#### [Exercise description]
Every line of the entries below that mentions "global" is to be copied out.

#### [Supplied records]

┏━━

Context: an optimization exercise on an open-source flow, tuned for small area. The choices shown serve that exercise and are no tape-out recipe.
Function was checked by simulation only, so behaviour that the tests miss may differ from the original.
Power is estimated from default activity; no workload was simulated.

==> flow/design.v <==
`timescale 1ns / 1ps
module MESI_FSM #( 
    parameter Cache_Block_Size = 8,  
    parameter host_pid = 2'b00 )(  
    input logic clk,  
    input logic resetn,  
    input logic Core_Op,  
    output logic PrHlt,  
    input logic [3:0] pr_addr,  
    output logic [Cache_Block_Size-1:0] Cache_output,  
    input logic [Cache_Block_Size-1:0] Cache_input,  
    input logic [(2+3+2+2+Cache_Block_Size)-1:0] bus_in,  
    output logic [(2+3+2+2+Cache_Block_Size)-1:0] bus_out,  
    input logic flag_in,  
    output logic flag_out  
    );
    typedef enum logic {PrRd = 1'b0,  
                        PrWr = 1'b1  
                        } Pr_Op;  
    typedef enum bit[1:0] {Modified = 2'b11,  
                           Exclusive = 2'b10,
                           Shared = 2'b01,
                           Invalid = 2'b00} MESI;  
    typedef enum logic[2:0]{BusRd = 3'b000,  
                           BusRdX = 3'b001,  
                           BusUpgr = 3'b010,  
                           FlushOpt = 3'b011,  
                           Fill = 3'b100,  
                           NotValid = 3'b111
                           } bus_transaction_id;  
    logic [Cache_Block_Size-1:0] L1_Cache [0:3];  
    logic [1:0] tag_directory [0:3];  
    MESI Cache_Status [0:3];  
    logic [1:0] index;
    logic [1:0] tag;
    assign tag = pr_addr[3:2];
    assign index = pr_addr[1:0];
    logic [1:0] guest_pid;  
    bus_transaction_id trans_id;  
    logic [1:0] bus_tag;  
    logic [1:0] bus_index;  
    logic [Cache_Block_Size-1:0] bus_data;  
    assign guest_pid = bus_in[(2+3+2+2+Cache_Block_Size)-1:(2+3+2+2+Cache_Block_Size)-2];  
    assign bus_tag = bus_in[(2+3+2+2+Cache_Block_Size)-6:(2+3+2+2+Cache_Block_Size)-7];  
    assign bus_index = bus_in[(2+3+2+2+Cache_Block_Size)-8:(2+3+2+2+Cache_Block_Size)-9];  
    assign bus_data = bus_in[Cache_Block_Size-1:0];  
    always_comb begin
        case (bus_in[(2+3+2+2+Cache_Block_Size)-3:(2+3+2+2+Cache_Block_Size)-5])
            3'b000: trans_id = BusRd;
            3'b001: trans_id = BusRdX;
            3'b010: trans_id = BusUpgr;
            3'b011: trans_id = FlushOpt;
            3'b100: trans_id = Fill;
            default: trans_id = NotValid;  
        endcase
    end
    bit [1:0] bus_access_counter;
    bit [3:0] invalid_state_counter;
    function logic is_hit(input logic [1:0] _tag_, input logic [1:0] _index_);
        is_hit = ((Cache_Status[_index_] != Invalid) && (tag_directory[index] == _tag_));
    endfunction
    always_ff@(posedge clk)
        begin 
            if(!resetn) begin  
                Cache_Status[0] = Invalid; Cache_Status[1] = Invalid; Cache_Status[2] = Invalid; Cache_Status[3] = Invalid;  
                L1_Cache[0] = '0; L1_Cache[1] = '0; L1_Cache[2] = '0; L1_Cache[3] = '0;  
                tag_directory[0] = 2'b00; tag_directory[1] = 2'b00; tag_directory[2] = 2'b00; tag_directory[3] = 2'b00;  
                Cache_output = '0;
                bus_out = '0;
                bus_access_counter = 2'b00;  
                invalid_state_counter = 3'b00;  
                flag_out = 1'b0; 
                PrHlt = 1'b0;
            end
            else begin
                flag_out = 1'b0;  
                bus_access_counter = bus_access_counter + 1;  
                if((guest_pid != host_pid) && is_hit(bus_tag, bus_index) && (flag_in)) begin  
                    case(Cache_Status[bus_index])
                        Modified: begin 
                            case(trans_id)
                                BusRd: begin 
                                    Cache_Status[bus_index] = Shared;
                                    bus_out = {host_pid, FlushOpt, bus_tag, bus_index, L1_Cache[bus_index]};
                                    flag_out = 1'b1; 
                                end
                                BusRdX: begin 
                                    Cache_Status[bus_index] = Invalid;
                                    bus_out = {host_pid, FlushOpt, bus_tag, bus_index, L1_Cache[bus_index]};
                                    flag_out = 1'b1;
                                end 
                            endcase
                        end
                        Exclusive: begin 
                            case(trans_id)
                                BusRd: begin 
                                    Cache_Status[bus_index] = Shared;
                                end
                                BusRdX: begin 
                                    Cache_Status[bus_index] = Invalid;
                                end 
                            endcase
                        end
                        Shared: begin 
                            case(trans_id)
                                BusRd: begin end  
                                BusRdX: begin 
                                    Cache_Status[bus_index] = Invalid;
                                end
                                BusUpgr: begin 
                                    Cache_Status[bus_index] = Invalid;
                                end  
                            endcase    
                        end
                        Invalid: begin
                            if(PrHlt == 1'b1) begin  
                                case(trans_id) 
                                    FlushOpt: begin  
                                        PrHlt = 1'b0;  
                                        case(Core_Op)
                                            PrRd: begin 
                                                L1_Cache[bus_index] = bus_data;  
                                                Cache_output = L1_Cache[bus_index];
                                                Cache_Status[index] = Shared;  
                                            end
                                            PrWr: begin 
                                                L1_Cache[bus_index] = Cache_input; 
                                                tag_directory[index] = bus_tag;
                                                Cache_Status[index] = Modified;  
                                            end
                                        endcase
                                    end
                                endcase
                            end     
                        end
                    endcase
                end
                else if((guest_pid != host_pid) && (!is_hit(bus_tag, bus_index)) && (flag_in)) begin 
                    if(PrHlt == 1'b1) begin  
                                case(trans_id) 
                                    FlushOpt: begin  
                                        PrHlt = 1'b0;  
                                        case(Core_Op)
                                            PrRd: begin 
                                                L1_Cache[bus_index] = bus_data;  
                                                tag_directory[index] = bus_tag;
                                                Cache_output = L1_Cache[bus_index];
                                                Cache_Status[index] = Shared;  
                                            end
                                            PrWr: begin 
                                                L1_Cache[bus_index] = Cache_input; 
                                                tag_directory[index] = bus_tag;
                                                Cache_Status[index] = Modified;  
                                            end
                                        endcase
                                    end
                                endcase
                            end     
                end
                if(is_hit(tag, index)) begin  
                    case(Cache_Status[index])
                        Modified: begin
                                case(Core_Op)
                                PrRd: begin
                                        Cache_output = L1_Cache[index];   
                                    end   
                                PrWr: begin 
                                    L1_Cache[index] = Cache_input;  
                                    tag_directory[index] = tag;
                                end   
                                endcase
                        end
                        Exclusive: begin
                                case(Core_Op)
                                PrRd: begin
                                        Cache_output = L1_Cache[index];   
                                    end   
                                PrWr: begin 
                                    L1_Cache[index] = Cache_input;  
                                    tag_directory[index] = tag;
                                    Cache_Status[index] = Modified;  
                                end   
                                endcase
                        end
                        Shared: begin
                                case(Core_Op)
                                PrRd: begin
                                        Cache_output = L1_Cache[index];   
                                    end   
                                PrWr: begin 
                                    bus_out = {host_pid, BusUpgr, tag, index, 8'h00};  
                                    flag_out = 1'b1;
                                    L1_Cache[index] = Cache_input;  
                                    tag_directory[index] = tag;
                                    Cache_Status[index] = Modified;  
                                end   
                                endcase
                        end
                        Invalid: begin
                                case(Core_Op)
                                PrRd: begin
                                        bus_out = {host_pid, BusRd, tag, index, 8'h00};  
                                        flag_out = 1'b1;
                                        PrHlt = 1'b1;  
                                        if(invalid_state_counter == 3'b010) begin  
                                            bus_out = {host_pid, Fill, tag, index, 8'b11111111};  
                                            flag_out = 1'b1;
                                            L1_Cache[index] = 8'b11111111;
                                            tag_directory[index] = tag;
                                            Cache_output = L1_Cache[index];   
                                            Cache_Status[index] = Exclusive;  
                                            PrHlt = 1'b0;  
                                            invalid_state_counter = 0;         
                                        end
                                        else
                                            invalid_state_counter = invalid_state_counter + 1;
                                    end   
                                    PrWr: begin 
                                        bus_out = {host_pid, BusRdX, tag, index, 8'h00};  
                                        flag_out = 1'b1;
                                        PrHlt = 1'b1;  
                                        if(invalid_state_counter == 3'b010) begin  
                                            bus_out = {host_pid, Fill, tag, index, 8'b11111111};  
                                            flag_out = 1'b1;
                                            L1_Cache[index] = 8'b11111111;  
                                            tag_directory[index] = tag;
                                            L1_Cache[index] = Cache_input;   
                                            tag_directory[index] = tag;  
                                            Cache_Status[index] = Modified;  
                                            PrHlt = 1'b0;  
                                            invalid_state_counter = 0;         
                                        end
                                        else
                                            invalid_state_counter = invalid_state_counter + 1;
                                    end   
                                endcase
                        end
                        default: begin 
                                 end      
                    endcase
                end
                else begin 
                    case(Core_Op)
                        PrRd: begin
                                bus_out = {host_pid, BusRd, tag, index, 8'h00};  
                                flag_out = 1'b1;
                                PrHlt = 1'b1;  
                                if(invalid_state_counter == 3'b010) begin  
                                    bus_out = {host_pid, Fill, tag, index, 8'b11111111};  
                                    flag_out = 1'b1;
                                    L1_Cache[index] = 8'b11111111;
                                    tag_directory[index] = tag;
                                    Cache_output = L1_Cache[index];   
                                    Cache_Status[index] = (tag == bus_tag && index == bus_index)? Shared : Exclusive;  
                                    PrHlt = 1'b0;  
                                    invalid_state_counter = 0;         
                                end
                                else
                                    invalid_state_counter = invalid_state_counter + 1;
                            end   
                            PrWr: begin 
                                bus_out = {host_pid, BusRdX, tag, index, 8'h00};  
                                flag_out = 1'b1;
                                PrHlt = 1'b1;  
                                if(invalid_state_counter == 3'b010) begin  
                                    bus_out = {host_pid, Fill, tag, index, 8'b11111111};  
                                    flag_out = 1'b1;
                                    L1_Cache[index] = 8'b11111111;  
                                    tag_directory[index] = tag;
                                    L1_Cache[index] = Cache_input;   
                                    tag_directory[index] = tag;  
                                    Cache_Status[index] = Modified;  
                                    PrHlt = 1'b0;  
                                    invalid_state_counter = 0;         
                                end
                                else
                                    invalid_state_counter = invalid_state_counter + 1;
                            end   
                    endcase
                end 
            end
        end
endmodule
==> flow/run.sh <==
#!/bin/bash
# synth_recipe.tcl (not shown) runs the flow's synth.tcl, then flattens the netlist and writes it again
# the make line also repeats each setting of config.mk as NAME=value (left out here)
make -C /OpenROAD-flow-scripts/flow DESIGN_CONFIG=/design/flow/config.mk WORK_HOME=/design/flow/orfs CLKGATE_MAP_FILE= SYNTH_SCRIPT=/design/flow/synth_recipe.tcl finish
==> flow/config.mk <==
export PLATFORM = sky130hd
export DESIGN_NAME = MESI_FSM
export DESIGN_NICKNAME = MESI_FSM
export VERILOG_FILES = /design/flow/design.v
export SDC_FILE = /design/flow/constraint.sdc
export NUM_CORES = 4
export LEC_CHECK = 0
export CAP_MARGIN = 20
export CORE_MARGIN = 2
export CORE_UTILIZATION = 40
export SLEW_MARGIN = 20
==> flow/constraint.sdc <==
create_clock -name core_clock -period 8.0 [get_ports {clk}]
set_input_delay 1.6000 -clock core_clock [delete_from_list [all_inputs] [get_ports {clk}]]
set_output_delay 1.6000 -clock core_clock [all_outputs]
set_load 0.01 [all_outputs]
==> impl_metrics.csv <==
group,metric,value,unit
clock_tree,clkTransAtPathRegs,70,ps
yosys,synth_compound_area_share,30.0,%
sta,fin_crit,6910,ps
layout,nets,703,
sta,fin_skew,9.49,ps
grt,grtUsageTotal,26.7,%
power,p_switching,0.511,mW
yosys,synth_edf_count,0,
yosys,synthMuxAreaShare,15.1,%
power,p_int,0.896,mW
clock_tree,cts_root_buffer,"clkbuf_16",
floorplan,start_util,41.1,%
grt,grt_max_degree,47,
worst_setup_path,crit_type,"in2reg",
routing,drtIter0Drc,758,
sta,finalSetupTns,0,ps
hold_path,hold_path.class,"reg2reg",
routing,ant_nets,0,
clock_tree,clock_sinks,79,
routing,drt_pass1_iterations,6,
clock_tree,cts_buffers,9,
clock_tree,ctsResizeCount,0,
layout,utilization,48.2,%
yosys,ys_ff_latch,79,
yosys,syn_area_per_cell,8.48,µm²
yosys,synth-simple-area-share,16.3,%
place,place_hpwl,13.0,mm
routing,vias,5481,
yosys,ys.warnings.count,4,
yosys,synth_top_family_by_area,"compound AO/OA/AOI/OAI gates",
power,p_comb_share,34.6,%
yosys,synthArstFlopShare,0,%
place,portBuffers,59,
worst_setup_path,r2r_cells,15,
clock_tree,cts_setup_buffers,0,
sta,slew-limit-headroom,35.2,%
routing,totalWireLength,19.1,mm
yosys,synth-xor-area-share,2.60,%
place,dpl-instance-area,6080,µm²
yosys,syn_inst,642,
layout,num-fill-cells,1272,
job,cap_violations,0,
place,pre_cts_slack,885,ps
layout,num_antenna_cells,0,
grt,grt_pass1_vias,5312,
yosys,seq_area_frac_synth,29.1,%
routing,drc,0,
clock_tree,htreeDepth,3,
worst_setup_path,startpoint_type,"input pin",
worst_setup_path,crit_required,8180,ps
grt,grt-ovfl-total,0,
power,clockPowerShare,31.0,%
floorplan,die_x,121,µm
sta,setup_viol,0,
floorplan,core_region_area,13200,µm²
sta,tightest_slew,965,ps
clock_tree,cts_buffer_depth,2,
worst_setup_path,rr_startpoint,"tag_directory[0][0]",
sta,fin_ws,1090,ps
worst_setup_path,cp.arrival,7090,ps
layout,finalNonFillerCells,848,
clock_tree,cts_tree,"done",
hold_path,min_from,"bus_out[11]",
worst_setup_path,r2r_slack,2870,ps
place,dpl.cell_count,832,
power,swShare,36.3,%
layout,area_growth,17.4,%
run_status,status,"finished clean",
clock_tree,cts_hold_buf,0,
routing,wl_per_cell,22.6,µm
sta,hold_viol_final,0,
grt,grt_pass1_wl,29.7,mm
sta,post-route-period-util,86.4,%
power,vdd.ir_drop.worst,135,µV
layout,fin_area,6390,µm²
yosys,syn_area,5440,µm²
floorplan,dieHeight,121,µm
power,fin_total_pwr,1.41,mW
sta,slew_viol_final,0,
place,gp_congestion,0.962,
yosys,synth_flop_cell,"dfxtp_1",
worst_setup_path,critPathMaxFanout,20,
yosys,synth.distinct_cells,72,
hold_path,hold_path_end,"bus_out[11]",
yosys,synthAdderAreaFrac,0.690,%
sta,worst_hold_slack,485,ps
worst_setup_path,reg2reg_to,"tag_directory[0][0]",
routing,viasPerCell,6.46,
sta,fmax,145,MHz
floorplan,rows,42,
yosys,syn_nets,678,
grt,antenna_found_initial,0,
floorplan,die-area,14600,µm²
worst_setup_path,cp-end-kind,"flip-flop",
power,power_density,220,nW/µm²
floorplan,design.portCount,60,
power,p_leak,2.25,nW
sta,rsz0062_at_grt,"no",
power,seq_power_share,34.4,%
layout,drive_gt1_share,12.1,%
clock_tree,clock_latency,350,ps
hold_path,holdPathStages,2,
layout make-up:
cell class                 instances  area [µm²]  share of cell area, %
sequential                        79        1580                   24.8
tap                              176         220                   3.45
clock buffer                      10         239                   3.74
clock inverter                     6        68.8                   1.08
timing repair buffer              74         703                   11.0
multi-input combinational        491        3530                   55.3
inverter                          12        45.0                  0.705
synth_stat cells (4+ instances only):
library cell  count  share of area, %
dfxtp_1          79                29
nand2_1          61               4.2
o21ai_0          53               4.9
a21oi_1          52               4.8
nor2_1           50               3.4
clkbuf_1         36               2.5
nor3_1           36               3.3
mux2i_1          26               4.8
mux4_2           21               8.7
o31ai_1          18               2.5
o211a_1          17               3.1
a311oi_1         12               1.9
buf_2            12               1.1
a211oi_1         11               1.5
inv_1            11              0.76
nand3_1          10              0.92
xnor2_1           9               1.4
a31oi_1           7              0.80
o21a_1            7              0.97
buf_6             6               1.2
mux2_2            6               1.2
nand2b_1          6              0.69
o221a_2           6               1.2
a221oi_1          4              0.64
and3_1            4              0.46
buf_1             4              0.28
o211ai_1          4              0.55
xor2_1            4              0.64
layer usage:
metal	vias to the layer above	track usage (%)	wire, µm
met5	-	0	0
met4	0	10.8	666
met3	55	4.67	1620
met2	313	41.5	8640
met1	2633	36.6	8220
li1	2480	-	-
worst max path at each step:
stage | cells after the start | from | end | slack [ps]
finish | 17 | pr_addr[1] | tag_directory[0][0] | 1090
floorplan | 18 | pr_addr[0] | Cache_output[1] | 2450
CTS | 15 | pr_addr[1] | tag_directory[0][0] | 1230
detailed placement | 17 | pr_addr[1] | tag_directory[0][0] | 890
global placement | 17 | pr_addr[1] | tag_directory[3][0] | 1050
global route | 17 | pr_addr[1] | tag_directory[0][0] | 760
critical path, stage by stage:
cell and delay, ps:
clkdlybuf4s50_1 590, buf_4 250, mux4_2 570, xnor2_1 380
nand3_1 400, nor4_1 370, o21ai_0 130, a32oi_1 270
mux2i_1 120, nand2_1 90, o21ai_0 90, ha_1 300
a221oi_2 340, o31a_2 300, nand2_1 450, a21oi_2 650
o311ai_0 180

┗━━

#### [Output of the exercise]
global placement | 17 | pr_addr[1] | tag_directory[3][0] | 1050
global route | 17 | pr_addr[1] | tag_directory[0][0] | 760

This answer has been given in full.